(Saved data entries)
☆ ☆ ☆ ☆ ☆

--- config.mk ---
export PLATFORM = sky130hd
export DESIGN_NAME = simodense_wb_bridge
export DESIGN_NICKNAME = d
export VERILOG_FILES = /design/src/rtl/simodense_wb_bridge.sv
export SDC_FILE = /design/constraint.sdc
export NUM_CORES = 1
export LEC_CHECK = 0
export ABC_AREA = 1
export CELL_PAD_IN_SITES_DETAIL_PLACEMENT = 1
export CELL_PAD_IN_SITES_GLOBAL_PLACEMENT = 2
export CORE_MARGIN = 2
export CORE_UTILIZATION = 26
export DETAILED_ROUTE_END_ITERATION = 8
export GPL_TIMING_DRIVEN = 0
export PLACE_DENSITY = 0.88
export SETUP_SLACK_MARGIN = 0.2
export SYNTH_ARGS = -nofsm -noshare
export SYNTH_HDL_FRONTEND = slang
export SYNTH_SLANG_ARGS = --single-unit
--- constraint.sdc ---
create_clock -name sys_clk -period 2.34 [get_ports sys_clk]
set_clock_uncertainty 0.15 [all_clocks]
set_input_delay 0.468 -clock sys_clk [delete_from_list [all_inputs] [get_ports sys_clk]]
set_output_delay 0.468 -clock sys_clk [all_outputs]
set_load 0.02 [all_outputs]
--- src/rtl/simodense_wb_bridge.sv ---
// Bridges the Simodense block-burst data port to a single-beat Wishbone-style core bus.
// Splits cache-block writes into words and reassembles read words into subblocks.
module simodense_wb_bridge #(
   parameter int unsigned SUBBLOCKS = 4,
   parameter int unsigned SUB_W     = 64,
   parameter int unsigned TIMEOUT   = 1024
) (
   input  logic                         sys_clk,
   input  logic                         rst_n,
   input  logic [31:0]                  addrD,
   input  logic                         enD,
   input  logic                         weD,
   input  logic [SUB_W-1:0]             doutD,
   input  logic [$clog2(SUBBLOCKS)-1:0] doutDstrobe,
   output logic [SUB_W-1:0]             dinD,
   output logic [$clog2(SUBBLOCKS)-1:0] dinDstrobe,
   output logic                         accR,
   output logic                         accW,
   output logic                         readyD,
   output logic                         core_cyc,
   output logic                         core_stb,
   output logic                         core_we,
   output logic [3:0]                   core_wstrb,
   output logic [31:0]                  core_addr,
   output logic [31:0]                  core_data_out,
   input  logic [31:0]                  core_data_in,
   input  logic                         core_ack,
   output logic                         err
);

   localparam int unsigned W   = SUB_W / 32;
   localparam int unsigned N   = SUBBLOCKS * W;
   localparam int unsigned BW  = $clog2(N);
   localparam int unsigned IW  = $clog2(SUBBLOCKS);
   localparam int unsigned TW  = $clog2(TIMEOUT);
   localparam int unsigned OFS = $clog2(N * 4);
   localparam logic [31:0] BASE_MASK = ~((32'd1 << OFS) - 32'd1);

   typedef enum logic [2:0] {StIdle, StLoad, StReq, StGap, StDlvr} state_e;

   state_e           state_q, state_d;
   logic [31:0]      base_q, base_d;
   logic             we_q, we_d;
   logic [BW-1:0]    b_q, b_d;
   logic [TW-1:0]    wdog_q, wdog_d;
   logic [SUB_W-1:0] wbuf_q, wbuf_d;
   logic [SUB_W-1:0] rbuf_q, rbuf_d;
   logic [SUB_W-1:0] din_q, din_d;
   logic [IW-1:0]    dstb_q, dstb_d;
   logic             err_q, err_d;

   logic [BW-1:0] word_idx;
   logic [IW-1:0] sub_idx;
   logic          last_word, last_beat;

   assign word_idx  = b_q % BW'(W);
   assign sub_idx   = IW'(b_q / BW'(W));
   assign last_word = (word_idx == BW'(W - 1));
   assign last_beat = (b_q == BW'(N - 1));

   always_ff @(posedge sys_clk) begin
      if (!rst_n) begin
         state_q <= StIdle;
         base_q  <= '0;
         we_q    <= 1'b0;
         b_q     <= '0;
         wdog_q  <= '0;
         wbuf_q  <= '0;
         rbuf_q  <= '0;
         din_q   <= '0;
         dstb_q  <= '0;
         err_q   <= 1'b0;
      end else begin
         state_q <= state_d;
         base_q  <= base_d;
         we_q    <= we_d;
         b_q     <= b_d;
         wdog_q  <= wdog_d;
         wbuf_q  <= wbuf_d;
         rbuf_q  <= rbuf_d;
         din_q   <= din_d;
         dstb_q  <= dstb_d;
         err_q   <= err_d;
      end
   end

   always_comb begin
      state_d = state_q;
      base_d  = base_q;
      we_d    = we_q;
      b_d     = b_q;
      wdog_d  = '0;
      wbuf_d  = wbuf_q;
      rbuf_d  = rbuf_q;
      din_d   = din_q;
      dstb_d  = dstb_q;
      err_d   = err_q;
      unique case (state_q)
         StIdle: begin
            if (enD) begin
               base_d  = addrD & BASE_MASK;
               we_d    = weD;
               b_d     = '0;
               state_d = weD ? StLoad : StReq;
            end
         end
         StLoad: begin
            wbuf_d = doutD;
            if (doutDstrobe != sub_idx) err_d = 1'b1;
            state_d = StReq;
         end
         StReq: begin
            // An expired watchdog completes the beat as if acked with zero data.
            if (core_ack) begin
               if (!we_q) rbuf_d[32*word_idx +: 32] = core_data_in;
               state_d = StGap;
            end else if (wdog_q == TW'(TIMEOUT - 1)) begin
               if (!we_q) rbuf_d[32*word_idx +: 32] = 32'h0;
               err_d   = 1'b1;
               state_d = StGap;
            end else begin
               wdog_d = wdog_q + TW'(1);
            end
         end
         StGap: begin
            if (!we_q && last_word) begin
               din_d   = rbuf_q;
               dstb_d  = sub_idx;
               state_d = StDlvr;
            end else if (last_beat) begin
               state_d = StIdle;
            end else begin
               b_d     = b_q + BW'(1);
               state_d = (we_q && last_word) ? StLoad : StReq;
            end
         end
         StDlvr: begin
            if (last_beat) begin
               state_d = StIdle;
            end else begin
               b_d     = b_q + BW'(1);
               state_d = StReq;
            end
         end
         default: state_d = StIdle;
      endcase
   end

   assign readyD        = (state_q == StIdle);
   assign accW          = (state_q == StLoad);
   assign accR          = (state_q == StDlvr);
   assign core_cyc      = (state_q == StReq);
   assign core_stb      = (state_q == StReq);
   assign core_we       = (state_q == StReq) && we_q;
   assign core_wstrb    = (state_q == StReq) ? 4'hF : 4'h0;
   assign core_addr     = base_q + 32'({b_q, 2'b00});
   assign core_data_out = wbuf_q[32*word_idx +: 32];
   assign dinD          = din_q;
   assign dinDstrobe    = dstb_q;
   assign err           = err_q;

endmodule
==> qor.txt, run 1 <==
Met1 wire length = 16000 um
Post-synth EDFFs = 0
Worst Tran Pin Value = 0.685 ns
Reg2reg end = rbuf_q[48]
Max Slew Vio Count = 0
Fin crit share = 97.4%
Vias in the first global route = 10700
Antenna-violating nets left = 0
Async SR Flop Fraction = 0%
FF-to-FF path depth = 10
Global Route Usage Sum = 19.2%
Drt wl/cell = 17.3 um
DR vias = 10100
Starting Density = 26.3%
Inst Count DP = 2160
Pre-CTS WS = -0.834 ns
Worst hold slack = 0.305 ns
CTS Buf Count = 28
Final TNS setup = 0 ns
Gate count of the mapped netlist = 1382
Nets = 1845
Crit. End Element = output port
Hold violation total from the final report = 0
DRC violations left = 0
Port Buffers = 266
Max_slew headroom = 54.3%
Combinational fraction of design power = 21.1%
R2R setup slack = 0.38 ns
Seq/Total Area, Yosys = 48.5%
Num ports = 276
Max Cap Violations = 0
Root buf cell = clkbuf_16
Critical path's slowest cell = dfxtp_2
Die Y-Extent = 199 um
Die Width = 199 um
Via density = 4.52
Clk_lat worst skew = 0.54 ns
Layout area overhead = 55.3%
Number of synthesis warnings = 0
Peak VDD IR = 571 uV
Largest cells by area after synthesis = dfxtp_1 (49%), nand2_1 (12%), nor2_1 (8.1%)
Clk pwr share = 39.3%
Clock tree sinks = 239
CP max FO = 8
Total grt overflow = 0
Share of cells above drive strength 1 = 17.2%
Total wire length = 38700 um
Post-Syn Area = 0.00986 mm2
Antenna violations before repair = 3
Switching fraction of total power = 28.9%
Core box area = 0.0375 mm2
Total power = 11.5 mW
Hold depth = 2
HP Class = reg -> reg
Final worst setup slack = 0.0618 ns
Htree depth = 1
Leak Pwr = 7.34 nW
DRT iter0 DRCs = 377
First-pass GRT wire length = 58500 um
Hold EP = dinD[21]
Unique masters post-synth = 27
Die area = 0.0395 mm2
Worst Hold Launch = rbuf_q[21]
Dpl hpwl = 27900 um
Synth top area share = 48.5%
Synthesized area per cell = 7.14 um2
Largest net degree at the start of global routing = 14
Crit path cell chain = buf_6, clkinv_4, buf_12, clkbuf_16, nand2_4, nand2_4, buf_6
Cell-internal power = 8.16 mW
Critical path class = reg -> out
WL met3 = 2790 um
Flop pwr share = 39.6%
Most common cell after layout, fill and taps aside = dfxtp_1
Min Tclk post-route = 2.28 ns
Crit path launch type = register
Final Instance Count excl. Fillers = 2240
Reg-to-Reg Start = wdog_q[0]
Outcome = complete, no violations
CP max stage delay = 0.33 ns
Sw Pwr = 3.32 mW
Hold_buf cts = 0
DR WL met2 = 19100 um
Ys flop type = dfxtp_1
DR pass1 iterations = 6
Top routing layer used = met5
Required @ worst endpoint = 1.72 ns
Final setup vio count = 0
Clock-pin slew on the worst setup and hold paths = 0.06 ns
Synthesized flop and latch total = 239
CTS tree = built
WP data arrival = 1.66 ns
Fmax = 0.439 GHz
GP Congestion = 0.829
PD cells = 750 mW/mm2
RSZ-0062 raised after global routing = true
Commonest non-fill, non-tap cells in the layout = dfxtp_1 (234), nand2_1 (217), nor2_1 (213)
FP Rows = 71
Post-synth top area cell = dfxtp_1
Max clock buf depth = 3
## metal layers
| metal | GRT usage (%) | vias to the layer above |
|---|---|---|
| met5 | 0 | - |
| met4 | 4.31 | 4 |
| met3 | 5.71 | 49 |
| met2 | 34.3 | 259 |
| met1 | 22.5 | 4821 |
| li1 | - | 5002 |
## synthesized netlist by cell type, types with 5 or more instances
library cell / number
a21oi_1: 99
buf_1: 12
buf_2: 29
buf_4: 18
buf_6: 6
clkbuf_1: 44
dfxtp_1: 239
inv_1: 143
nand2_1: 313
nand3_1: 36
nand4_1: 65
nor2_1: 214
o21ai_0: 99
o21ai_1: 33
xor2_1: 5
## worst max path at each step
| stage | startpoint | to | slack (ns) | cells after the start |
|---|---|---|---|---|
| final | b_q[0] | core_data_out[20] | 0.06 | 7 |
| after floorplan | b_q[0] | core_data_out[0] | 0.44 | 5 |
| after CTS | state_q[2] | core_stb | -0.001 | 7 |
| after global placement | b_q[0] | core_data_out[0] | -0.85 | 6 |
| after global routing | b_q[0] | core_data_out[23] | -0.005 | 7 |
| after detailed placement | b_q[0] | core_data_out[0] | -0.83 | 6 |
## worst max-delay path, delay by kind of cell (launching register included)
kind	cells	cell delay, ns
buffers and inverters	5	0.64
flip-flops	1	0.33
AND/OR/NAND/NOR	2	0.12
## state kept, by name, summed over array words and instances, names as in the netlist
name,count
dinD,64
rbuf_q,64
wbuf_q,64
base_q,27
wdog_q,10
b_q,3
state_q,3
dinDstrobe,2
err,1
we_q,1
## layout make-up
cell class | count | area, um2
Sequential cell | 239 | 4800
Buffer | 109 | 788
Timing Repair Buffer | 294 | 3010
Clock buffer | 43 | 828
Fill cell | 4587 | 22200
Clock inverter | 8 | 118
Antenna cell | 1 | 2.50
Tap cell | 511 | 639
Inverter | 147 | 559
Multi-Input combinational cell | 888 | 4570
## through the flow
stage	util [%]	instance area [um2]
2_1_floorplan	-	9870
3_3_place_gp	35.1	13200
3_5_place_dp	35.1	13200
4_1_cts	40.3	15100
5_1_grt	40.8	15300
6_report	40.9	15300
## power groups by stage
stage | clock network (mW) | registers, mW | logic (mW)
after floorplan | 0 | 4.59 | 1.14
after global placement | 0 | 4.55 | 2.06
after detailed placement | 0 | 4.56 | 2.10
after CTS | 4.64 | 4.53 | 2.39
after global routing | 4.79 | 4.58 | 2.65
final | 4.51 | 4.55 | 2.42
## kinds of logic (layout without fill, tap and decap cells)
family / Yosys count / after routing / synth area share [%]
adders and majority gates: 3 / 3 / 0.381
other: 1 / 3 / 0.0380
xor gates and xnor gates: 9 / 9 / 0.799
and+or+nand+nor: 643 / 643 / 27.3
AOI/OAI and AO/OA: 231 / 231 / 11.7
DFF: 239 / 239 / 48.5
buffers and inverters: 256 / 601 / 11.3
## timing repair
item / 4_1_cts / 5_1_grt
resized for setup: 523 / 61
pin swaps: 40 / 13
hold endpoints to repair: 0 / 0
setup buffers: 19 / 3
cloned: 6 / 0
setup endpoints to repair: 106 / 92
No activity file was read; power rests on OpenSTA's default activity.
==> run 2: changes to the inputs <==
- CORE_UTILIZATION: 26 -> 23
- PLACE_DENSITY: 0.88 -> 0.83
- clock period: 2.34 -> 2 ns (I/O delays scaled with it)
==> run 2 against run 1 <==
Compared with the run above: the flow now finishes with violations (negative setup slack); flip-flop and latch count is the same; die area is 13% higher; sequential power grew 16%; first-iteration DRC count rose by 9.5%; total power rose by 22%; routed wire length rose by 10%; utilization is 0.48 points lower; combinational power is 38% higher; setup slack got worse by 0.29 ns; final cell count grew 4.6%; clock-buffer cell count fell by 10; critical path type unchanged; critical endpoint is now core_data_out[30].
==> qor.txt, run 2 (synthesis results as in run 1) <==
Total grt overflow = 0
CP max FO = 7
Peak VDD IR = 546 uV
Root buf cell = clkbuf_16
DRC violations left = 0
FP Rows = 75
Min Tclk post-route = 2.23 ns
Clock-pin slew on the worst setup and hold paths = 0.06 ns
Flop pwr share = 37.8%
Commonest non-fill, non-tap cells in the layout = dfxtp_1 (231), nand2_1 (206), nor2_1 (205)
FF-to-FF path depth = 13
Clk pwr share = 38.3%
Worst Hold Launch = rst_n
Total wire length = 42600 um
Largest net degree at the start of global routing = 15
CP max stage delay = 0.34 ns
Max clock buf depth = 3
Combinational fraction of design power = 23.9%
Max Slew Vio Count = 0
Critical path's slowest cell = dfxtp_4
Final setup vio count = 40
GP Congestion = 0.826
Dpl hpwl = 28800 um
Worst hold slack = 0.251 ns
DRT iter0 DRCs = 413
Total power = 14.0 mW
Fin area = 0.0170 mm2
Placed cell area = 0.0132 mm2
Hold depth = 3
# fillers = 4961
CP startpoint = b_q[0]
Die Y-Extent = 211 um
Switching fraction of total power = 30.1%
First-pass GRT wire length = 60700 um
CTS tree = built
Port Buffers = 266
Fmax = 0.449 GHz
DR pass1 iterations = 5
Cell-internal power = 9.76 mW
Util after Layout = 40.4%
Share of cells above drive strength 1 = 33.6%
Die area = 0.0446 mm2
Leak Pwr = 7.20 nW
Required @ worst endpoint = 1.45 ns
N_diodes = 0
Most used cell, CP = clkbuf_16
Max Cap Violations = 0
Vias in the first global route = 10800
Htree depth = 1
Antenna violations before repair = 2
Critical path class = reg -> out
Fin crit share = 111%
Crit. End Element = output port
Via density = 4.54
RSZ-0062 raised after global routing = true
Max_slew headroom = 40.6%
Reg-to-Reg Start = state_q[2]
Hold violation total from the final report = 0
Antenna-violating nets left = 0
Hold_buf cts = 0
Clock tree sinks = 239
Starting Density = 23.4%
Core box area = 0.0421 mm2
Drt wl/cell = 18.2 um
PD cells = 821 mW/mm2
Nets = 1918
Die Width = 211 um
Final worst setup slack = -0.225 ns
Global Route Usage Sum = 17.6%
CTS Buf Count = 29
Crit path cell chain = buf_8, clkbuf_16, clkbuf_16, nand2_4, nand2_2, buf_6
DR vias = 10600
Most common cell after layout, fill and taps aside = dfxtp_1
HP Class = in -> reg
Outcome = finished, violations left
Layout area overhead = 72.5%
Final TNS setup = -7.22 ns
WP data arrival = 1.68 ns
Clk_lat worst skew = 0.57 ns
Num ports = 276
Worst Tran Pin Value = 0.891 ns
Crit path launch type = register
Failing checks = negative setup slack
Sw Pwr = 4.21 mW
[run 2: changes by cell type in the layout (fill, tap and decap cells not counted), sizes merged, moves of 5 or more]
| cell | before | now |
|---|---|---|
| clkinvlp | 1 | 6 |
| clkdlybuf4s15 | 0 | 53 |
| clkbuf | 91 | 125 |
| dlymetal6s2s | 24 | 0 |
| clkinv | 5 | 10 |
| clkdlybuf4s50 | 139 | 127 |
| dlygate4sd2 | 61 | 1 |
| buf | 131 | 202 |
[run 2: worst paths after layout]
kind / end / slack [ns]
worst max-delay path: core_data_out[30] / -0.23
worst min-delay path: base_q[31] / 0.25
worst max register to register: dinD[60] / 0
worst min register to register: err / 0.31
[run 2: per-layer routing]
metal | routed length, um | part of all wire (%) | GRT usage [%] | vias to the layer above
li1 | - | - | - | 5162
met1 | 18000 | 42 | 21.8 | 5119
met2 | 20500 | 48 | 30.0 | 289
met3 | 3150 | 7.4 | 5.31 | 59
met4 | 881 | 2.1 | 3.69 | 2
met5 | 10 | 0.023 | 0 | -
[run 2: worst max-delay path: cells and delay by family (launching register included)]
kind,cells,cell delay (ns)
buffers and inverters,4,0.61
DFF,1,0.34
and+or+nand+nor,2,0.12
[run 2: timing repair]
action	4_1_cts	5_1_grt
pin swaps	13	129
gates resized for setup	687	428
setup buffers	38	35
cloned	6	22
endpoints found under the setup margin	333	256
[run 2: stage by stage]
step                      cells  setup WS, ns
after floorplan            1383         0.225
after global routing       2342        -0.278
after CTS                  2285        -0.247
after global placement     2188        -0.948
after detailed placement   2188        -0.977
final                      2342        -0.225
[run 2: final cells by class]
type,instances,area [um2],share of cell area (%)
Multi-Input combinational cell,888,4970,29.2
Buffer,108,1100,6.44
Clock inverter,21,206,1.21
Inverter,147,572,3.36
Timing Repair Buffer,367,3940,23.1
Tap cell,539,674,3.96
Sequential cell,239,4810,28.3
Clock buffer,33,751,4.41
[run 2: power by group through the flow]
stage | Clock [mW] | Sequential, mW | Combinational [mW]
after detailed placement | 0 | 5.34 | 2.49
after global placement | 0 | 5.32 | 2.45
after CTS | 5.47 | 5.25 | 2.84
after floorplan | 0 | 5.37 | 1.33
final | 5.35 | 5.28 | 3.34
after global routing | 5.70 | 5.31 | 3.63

☆ ☆ ☆ ☆ ☆

_Your goal:_
Copy the records above exactly, please, but only from the first line through the line containing "Wishbone-style core bus.".

_Answer for the task:_
--- config.mk ---
export PLATFORM = sky130hd
export DESIGN_NAME = simodense_wb_bridge
export DESIGN_NICKNAME = d
export VERILOG_FILES = /design/src/rtl/simodense_wb_bridge.sv
export SDC_FILE = /design/constraint.sdc
export NUM_CORES = 1
export LEC_CHECK = 0
export ABC_AREA = 1
export CELL_PAD_IN_SITES_DETAIL_PLACEMENT = 1
export CELL_PAD_IN_SITES_GLOBAL_PLACEMENT = 2
export CORE_MARGIN = 2
export CORE_UTILIZATION = 26
export DETAILED_ROUTE_END_ITERATION = 8
export GPL_TIMING_DRIVEN = 0
export PLACE_DENSITY = 0.88
export SETUP_SLACK_MARGIN = 0.2
export SYNTH_ARGS = -nofsm -noshare
export SYNTH_HDL_FRONTEND = slang
export SYNTH_SLANG_ARGS = --single-unit
--- constraint.sdc ---
create_clock -name sys_clk -period 2.34 [get_ports sys_clk]
set_clock_uncertainty 0.15 [all_clocks]
set_input_delay 0.468 -clock sys_clk [delete_from_list [all_inputs] [get_ports sys_clk]]
set_output_delay 0.468 -clock sys_clk [all_outputs]
set_load 0.02 [all_outputs]
--- src/rtl/simodense_wb_bridge.sv ---
// Bridges the Simodense block-burst data port to a single-beat Wishbone-style core bus.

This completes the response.